**Provided information**
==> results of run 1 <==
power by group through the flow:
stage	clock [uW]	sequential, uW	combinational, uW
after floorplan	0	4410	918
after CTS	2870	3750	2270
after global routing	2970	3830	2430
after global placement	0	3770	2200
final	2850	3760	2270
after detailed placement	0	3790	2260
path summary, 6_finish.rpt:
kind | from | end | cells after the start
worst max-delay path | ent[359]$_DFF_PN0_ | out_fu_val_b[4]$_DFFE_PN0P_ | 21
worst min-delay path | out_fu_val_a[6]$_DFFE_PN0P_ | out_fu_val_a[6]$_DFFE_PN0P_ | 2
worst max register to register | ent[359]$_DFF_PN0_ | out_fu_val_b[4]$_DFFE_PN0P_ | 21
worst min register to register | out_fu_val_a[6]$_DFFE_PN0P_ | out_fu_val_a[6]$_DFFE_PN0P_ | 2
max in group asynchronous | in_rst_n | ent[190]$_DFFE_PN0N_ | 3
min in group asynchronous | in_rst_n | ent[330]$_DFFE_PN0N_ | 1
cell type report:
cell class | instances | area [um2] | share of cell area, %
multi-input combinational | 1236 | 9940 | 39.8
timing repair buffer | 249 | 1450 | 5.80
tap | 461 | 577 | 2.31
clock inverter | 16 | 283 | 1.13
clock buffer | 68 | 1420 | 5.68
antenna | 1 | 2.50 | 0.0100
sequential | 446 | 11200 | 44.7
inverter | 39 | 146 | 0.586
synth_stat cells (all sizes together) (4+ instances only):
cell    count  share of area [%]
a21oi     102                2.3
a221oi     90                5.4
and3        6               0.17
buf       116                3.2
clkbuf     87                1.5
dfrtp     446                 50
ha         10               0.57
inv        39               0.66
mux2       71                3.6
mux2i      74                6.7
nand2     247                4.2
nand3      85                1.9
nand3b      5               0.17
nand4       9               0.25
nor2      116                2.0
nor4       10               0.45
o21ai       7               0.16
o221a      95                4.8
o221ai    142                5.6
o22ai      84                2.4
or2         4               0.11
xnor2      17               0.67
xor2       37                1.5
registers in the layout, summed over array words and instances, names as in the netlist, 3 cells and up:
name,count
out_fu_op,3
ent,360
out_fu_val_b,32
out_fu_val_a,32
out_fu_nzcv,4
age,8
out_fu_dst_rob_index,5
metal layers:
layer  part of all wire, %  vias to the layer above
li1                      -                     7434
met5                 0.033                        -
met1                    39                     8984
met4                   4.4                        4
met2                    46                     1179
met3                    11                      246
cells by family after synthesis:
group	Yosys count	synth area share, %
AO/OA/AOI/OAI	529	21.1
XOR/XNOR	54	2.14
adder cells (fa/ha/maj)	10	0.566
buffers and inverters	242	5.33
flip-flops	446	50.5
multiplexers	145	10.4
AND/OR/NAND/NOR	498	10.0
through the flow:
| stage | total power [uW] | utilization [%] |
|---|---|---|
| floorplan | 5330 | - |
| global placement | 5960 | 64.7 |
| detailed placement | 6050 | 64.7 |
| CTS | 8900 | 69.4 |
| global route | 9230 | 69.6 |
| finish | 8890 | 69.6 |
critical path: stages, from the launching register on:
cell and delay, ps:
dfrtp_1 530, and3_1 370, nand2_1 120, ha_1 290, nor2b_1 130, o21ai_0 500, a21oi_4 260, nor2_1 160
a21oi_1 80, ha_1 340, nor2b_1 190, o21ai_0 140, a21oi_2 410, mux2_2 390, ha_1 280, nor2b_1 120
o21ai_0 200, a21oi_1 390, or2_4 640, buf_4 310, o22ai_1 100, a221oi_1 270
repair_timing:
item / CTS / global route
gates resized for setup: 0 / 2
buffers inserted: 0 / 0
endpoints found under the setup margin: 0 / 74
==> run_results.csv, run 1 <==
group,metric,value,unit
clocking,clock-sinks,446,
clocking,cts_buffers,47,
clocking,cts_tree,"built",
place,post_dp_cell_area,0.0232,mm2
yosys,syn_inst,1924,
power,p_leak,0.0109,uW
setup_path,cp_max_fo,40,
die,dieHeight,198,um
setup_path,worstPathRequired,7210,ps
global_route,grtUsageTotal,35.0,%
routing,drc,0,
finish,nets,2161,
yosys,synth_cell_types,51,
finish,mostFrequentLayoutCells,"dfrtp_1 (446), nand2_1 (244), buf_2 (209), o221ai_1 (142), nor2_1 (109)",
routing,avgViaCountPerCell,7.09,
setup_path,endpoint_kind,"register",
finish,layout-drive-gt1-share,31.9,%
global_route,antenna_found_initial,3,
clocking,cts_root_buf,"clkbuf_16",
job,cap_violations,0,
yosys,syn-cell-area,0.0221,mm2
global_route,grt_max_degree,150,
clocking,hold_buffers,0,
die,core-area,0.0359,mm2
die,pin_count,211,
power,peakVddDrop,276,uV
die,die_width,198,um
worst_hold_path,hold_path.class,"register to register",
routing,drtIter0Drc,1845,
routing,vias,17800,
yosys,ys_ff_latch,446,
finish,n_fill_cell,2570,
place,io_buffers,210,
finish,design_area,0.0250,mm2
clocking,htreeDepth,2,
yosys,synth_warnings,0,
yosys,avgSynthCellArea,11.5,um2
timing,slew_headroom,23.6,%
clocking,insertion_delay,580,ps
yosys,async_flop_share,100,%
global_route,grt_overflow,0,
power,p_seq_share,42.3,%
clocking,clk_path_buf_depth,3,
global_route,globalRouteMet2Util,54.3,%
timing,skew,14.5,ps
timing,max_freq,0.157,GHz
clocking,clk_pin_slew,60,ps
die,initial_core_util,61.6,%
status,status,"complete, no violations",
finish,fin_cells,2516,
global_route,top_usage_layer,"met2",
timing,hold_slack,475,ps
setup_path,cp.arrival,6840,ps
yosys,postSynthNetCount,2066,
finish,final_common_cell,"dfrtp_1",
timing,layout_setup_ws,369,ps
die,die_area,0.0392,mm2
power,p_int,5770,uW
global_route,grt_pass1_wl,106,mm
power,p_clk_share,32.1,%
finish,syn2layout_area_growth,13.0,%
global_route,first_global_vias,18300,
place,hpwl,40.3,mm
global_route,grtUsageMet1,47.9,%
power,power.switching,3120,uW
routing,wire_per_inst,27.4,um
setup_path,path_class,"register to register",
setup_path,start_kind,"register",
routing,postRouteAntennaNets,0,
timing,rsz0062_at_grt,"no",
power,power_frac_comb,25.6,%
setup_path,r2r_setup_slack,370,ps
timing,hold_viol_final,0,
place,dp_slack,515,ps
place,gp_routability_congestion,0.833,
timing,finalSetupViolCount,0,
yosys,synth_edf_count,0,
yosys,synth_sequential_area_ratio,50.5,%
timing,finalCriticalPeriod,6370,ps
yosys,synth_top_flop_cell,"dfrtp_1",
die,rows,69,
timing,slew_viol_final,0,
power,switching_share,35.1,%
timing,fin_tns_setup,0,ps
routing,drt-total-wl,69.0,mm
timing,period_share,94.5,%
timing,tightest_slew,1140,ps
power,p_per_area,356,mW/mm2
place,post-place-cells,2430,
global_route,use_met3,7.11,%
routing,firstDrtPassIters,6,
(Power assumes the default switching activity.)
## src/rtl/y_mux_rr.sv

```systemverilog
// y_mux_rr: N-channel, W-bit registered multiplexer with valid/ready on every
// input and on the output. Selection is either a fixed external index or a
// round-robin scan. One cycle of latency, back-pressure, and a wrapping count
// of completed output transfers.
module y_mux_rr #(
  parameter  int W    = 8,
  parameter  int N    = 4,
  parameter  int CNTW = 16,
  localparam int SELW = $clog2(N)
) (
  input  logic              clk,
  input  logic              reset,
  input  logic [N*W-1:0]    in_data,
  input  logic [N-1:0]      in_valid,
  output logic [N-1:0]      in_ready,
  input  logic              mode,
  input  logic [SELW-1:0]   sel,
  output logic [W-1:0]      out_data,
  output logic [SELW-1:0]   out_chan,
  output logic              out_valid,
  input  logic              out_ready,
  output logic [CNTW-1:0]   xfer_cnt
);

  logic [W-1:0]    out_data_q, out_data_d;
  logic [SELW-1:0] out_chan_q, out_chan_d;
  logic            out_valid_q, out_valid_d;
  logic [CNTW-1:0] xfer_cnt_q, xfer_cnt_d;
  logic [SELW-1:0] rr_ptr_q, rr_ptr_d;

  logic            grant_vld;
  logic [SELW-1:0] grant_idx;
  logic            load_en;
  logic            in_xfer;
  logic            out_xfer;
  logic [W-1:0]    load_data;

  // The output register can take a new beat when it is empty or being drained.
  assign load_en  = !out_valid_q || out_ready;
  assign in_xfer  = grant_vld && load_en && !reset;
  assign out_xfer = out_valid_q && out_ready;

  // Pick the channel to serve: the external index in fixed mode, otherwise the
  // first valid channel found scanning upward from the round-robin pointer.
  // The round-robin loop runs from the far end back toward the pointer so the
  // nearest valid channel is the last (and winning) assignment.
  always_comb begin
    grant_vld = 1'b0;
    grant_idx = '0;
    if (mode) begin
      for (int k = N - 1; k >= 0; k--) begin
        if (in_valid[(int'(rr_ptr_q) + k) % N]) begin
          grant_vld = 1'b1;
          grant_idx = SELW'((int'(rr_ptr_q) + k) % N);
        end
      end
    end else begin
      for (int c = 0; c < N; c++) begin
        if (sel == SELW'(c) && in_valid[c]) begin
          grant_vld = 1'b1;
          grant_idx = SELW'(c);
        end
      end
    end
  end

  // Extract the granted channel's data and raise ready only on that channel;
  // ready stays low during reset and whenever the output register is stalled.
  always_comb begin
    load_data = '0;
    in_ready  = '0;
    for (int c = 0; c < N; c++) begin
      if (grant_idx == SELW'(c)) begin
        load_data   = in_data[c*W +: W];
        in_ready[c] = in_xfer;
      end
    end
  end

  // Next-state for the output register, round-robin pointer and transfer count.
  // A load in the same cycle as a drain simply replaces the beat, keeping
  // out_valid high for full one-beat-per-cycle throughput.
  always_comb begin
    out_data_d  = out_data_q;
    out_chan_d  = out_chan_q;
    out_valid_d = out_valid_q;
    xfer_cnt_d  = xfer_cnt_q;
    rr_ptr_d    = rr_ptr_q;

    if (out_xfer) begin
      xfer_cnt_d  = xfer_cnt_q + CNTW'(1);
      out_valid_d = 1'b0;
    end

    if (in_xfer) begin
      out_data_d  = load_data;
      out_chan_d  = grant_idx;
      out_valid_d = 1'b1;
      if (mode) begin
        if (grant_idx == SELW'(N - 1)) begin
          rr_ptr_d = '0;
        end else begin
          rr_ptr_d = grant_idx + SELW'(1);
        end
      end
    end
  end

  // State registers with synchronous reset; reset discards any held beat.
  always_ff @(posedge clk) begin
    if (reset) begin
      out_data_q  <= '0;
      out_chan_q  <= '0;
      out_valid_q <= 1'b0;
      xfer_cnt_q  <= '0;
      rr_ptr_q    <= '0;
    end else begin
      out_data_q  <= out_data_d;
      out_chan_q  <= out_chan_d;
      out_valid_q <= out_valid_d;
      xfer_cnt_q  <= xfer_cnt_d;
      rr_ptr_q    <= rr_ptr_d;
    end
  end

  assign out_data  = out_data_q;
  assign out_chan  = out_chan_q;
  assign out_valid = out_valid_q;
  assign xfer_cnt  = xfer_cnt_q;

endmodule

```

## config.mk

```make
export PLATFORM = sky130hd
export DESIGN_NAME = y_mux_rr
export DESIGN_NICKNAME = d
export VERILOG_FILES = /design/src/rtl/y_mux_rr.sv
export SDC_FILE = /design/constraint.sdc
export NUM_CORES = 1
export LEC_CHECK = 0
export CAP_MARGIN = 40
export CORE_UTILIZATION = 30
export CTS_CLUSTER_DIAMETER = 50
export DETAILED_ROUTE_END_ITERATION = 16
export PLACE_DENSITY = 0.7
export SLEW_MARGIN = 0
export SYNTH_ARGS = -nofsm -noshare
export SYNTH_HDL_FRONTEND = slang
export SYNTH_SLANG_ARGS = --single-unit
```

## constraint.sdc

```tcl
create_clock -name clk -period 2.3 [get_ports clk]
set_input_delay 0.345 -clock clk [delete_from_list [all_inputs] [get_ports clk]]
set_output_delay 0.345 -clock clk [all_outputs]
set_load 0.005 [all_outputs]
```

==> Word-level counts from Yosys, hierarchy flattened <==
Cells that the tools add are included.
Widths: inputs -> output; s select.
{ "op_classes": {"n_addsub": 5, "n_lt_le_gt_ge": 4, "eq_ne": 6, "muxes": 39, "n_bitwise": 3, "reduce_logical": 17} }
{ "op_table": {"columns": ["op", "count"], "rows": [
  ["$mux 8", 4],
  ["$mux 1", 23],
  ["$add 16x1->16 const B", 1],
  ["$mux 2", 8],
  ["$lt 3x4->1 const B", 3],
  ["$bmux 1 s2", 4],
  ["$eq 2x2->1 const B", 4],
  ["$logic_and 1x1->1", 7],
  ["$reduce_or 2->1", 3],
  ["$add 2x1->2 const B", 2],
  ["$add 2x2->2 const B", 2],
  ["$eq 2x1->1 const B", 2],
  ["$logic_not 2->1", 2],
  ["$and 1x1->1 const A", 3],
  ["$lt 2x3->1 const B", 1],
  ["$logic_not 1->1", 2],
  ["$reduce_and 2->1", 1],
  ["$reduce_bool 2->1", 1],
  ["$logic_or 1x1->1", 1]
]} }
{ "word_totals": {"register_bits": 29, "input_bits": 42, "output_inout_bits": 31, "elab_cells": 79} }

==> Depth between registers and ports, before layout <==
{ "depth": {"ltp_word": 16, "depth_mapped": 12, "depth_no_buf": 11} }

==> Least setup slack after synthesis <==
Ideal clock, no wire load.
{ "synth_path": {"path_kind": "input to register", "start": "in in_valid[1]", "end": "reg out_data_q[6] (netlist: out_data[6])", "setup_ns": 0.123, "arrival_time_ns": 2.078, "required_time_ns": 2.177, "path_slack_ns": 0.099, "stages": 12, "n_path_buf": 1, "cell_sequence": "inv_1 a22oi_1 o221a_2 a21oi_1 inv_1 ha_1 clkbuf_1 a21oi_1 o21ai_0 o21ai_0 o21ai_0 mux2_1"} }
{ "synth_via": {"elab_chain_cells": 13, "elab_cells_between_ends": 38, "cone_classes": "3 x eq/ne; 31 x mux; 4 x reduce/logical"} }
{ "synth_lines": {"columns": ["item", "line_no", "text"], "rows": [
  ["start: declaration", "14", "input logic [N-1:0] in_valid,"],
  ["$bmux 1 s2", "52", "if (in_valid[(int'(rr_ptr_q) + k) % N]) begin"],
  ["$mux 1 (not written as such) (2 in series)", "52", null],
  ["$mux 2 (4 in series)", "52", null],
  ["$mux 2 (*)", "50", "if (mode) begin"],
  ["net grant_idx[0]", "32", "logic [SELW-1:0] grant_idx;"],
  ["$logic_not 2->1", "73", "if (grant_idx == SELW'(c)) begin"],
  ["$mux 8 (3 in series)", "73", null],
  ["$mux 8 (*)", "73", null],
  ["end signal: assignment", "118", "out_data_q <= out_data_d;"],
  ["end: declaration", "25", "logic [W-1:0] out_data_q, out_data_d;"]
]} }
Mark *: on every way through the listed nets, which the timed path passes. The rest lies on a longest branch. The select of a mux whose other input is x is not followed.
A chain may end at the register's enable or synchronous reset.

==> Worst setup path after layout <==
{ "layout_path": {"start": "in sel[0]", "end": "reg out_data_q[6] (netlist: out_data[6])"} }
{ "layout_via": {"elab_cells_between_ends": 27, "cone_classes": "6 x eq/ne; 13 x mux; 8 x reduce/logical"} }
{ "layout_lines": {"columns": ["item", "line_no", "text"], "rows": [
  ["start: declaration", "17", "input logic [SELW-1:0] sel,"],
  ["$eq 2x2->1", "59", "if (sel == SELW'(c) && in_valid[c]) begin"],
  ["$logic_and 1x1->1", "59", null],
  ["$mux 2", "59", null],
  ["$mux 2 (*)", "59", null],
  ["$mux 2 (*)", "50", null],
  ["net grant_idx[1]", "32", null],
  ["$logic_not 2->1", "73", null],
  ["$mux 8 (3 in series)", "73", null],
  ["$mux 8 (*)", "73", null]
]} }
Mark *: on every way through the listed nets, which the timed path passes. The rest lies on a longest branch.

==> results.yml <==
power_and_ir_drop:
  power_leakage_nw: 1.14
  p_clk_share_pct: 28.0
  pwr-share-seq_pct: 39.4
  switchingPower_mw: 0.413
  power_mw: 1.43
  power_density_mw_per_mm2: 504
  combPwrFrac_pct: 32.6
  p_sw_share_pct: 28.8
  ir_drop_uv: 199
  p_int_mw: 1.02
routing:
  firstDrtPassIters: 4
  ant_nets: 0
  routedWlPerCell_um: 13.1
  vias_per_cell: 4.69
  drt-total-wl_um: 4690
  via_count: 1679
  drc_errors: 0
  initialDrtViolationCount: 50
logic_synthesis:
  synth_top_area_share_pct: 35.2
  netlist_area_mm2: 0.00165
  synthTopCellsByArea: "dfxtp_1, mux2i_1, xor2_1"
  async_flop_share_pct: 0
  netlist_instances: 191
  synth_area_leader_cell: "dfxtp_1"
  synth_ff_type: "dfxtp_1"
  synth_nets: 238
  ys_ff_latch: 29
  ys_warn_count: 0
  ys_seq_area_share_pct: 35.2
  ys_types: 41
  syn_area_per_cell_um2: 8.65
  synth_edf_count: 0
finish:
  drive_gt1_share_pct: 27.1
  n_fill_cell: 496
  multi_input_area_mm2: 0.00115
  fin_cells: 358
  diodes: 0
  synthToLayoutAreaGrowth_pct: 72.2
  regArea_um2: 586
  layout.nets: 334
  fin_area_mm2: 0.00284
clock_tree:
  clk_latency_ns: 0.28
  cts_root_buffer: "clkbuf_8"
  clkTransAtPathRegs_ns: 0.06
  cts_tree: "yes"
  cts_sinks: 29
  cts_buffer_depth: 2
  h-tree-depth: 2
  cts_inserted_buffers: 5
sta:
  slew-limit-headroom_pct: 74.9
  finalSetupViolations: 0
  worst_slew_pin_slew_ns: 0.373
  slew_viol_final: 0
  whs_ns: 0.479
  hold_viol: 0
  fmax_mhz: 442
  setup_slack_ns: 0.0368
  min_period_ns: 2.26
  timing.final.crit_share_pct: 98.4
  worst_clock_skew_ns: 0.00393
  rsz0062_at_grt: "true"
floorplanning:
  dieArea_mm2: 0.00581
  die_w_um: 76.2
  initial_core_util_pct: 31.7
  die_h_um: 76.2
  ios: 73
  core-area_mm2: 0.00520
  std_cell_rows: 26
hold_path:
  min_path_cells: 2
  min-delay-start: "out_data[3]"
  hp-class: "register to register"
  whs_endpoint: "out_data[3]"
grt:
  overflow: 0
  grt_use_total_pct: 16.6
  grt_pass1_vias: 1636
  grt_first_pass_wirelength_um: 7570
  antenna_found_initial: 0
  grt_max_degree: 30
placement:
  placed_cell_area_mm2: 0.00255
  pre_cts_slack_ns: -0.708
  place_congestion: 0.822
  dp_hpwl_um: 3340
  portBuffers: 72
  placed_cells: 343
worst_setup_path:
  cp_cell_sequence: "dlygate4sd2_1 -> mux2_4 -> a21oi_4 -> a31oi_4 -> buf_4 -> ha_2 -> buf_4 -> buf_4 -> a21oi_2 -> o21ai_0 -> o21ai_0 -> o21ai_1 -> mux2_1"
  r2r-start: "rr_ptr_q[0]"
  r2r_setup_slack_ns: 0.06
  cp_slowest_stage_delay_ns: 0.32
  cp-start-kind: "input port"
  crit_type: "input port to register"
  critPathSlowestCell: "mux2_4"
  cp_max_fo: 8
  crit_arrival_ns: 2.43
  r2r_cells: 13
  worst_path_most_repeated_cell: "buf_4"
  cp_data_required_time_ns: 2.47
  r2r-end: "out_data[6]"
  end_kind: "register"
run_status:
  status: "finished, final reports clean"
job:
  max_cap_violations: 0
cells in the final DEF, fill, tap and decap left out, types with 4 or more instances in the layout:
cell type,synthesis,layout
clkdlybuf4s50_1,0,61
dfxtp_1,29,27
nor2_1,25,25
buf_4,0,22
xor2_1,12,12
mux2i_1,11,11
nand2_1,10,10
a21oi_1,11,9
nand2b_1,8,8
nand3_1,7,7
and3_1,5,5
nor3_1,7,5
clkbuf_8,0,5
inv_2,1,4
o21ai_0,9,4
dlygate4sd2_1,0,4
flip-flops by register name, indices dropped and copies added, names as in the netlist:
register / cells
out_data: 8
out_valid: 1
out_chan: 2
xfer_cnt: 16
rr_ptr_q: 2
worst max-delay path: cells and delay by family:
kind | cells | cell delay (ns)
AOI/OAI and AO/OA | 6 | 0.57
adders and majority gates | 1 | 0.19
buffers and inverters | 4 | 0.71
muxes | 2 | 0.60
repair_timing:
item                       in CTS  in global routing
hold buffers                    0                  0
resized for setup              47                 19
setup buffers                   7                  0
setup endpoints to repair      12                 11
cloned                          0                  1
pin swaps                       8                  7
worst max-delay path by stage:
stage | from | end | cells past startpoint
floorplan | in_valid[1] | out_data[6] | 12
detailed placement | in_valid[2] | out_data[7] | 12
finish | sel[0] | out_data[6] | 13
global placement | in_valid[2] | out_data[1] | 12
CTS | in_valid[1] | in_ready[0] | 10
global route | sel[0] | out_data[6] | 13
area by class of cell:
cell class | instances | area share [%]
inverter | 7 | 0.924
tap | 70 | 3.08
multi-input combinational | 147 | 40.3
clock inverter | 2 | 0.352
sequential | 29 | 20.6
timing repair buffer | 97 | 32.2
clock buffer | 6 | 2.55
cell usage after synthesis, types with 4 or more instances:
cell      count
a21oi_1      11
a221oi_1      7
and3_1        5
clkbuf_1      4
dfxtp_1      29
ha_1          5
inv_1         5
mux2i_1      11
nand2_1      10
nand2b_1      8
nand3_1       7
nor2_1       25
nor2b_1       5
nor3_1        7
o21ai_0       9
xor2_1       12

**Brief**
The lines to extract from the data above begin with the line containing "power,p_seq_share,42.3,%" and end with the line containing "power,p_clk_share,32.1,%". Extract them exactly, including both.

**Task result**
power,p_seq_share,42.3,%
clocking,clk_path_buf_depth,3,
global_route,globalRouteMet2Util,54.3,%
timing,skew,14.5,ps
timing,max_freq,0.157,GHz
clocking,clk_pin_slew,60,ps
die,initial_core_util,61.6,%
status,status,"complete, no violations",
finish,fin_cells,2516,
global_route,top_usage_layer,"met2",
timing,hold_slack,475,ps
setup_path,cp.arrival,6840,ps
yosys,postSynthNetCount,2066,
finish,final_common_cell,"dfrtp_1",
timing,layout_setup_ws,369,ps
die,die_area,0.0392,mm2
power,p_int,5770,uW
global_route,grt_pass1_wl,106,mm
power,p_clk_share,32.1,%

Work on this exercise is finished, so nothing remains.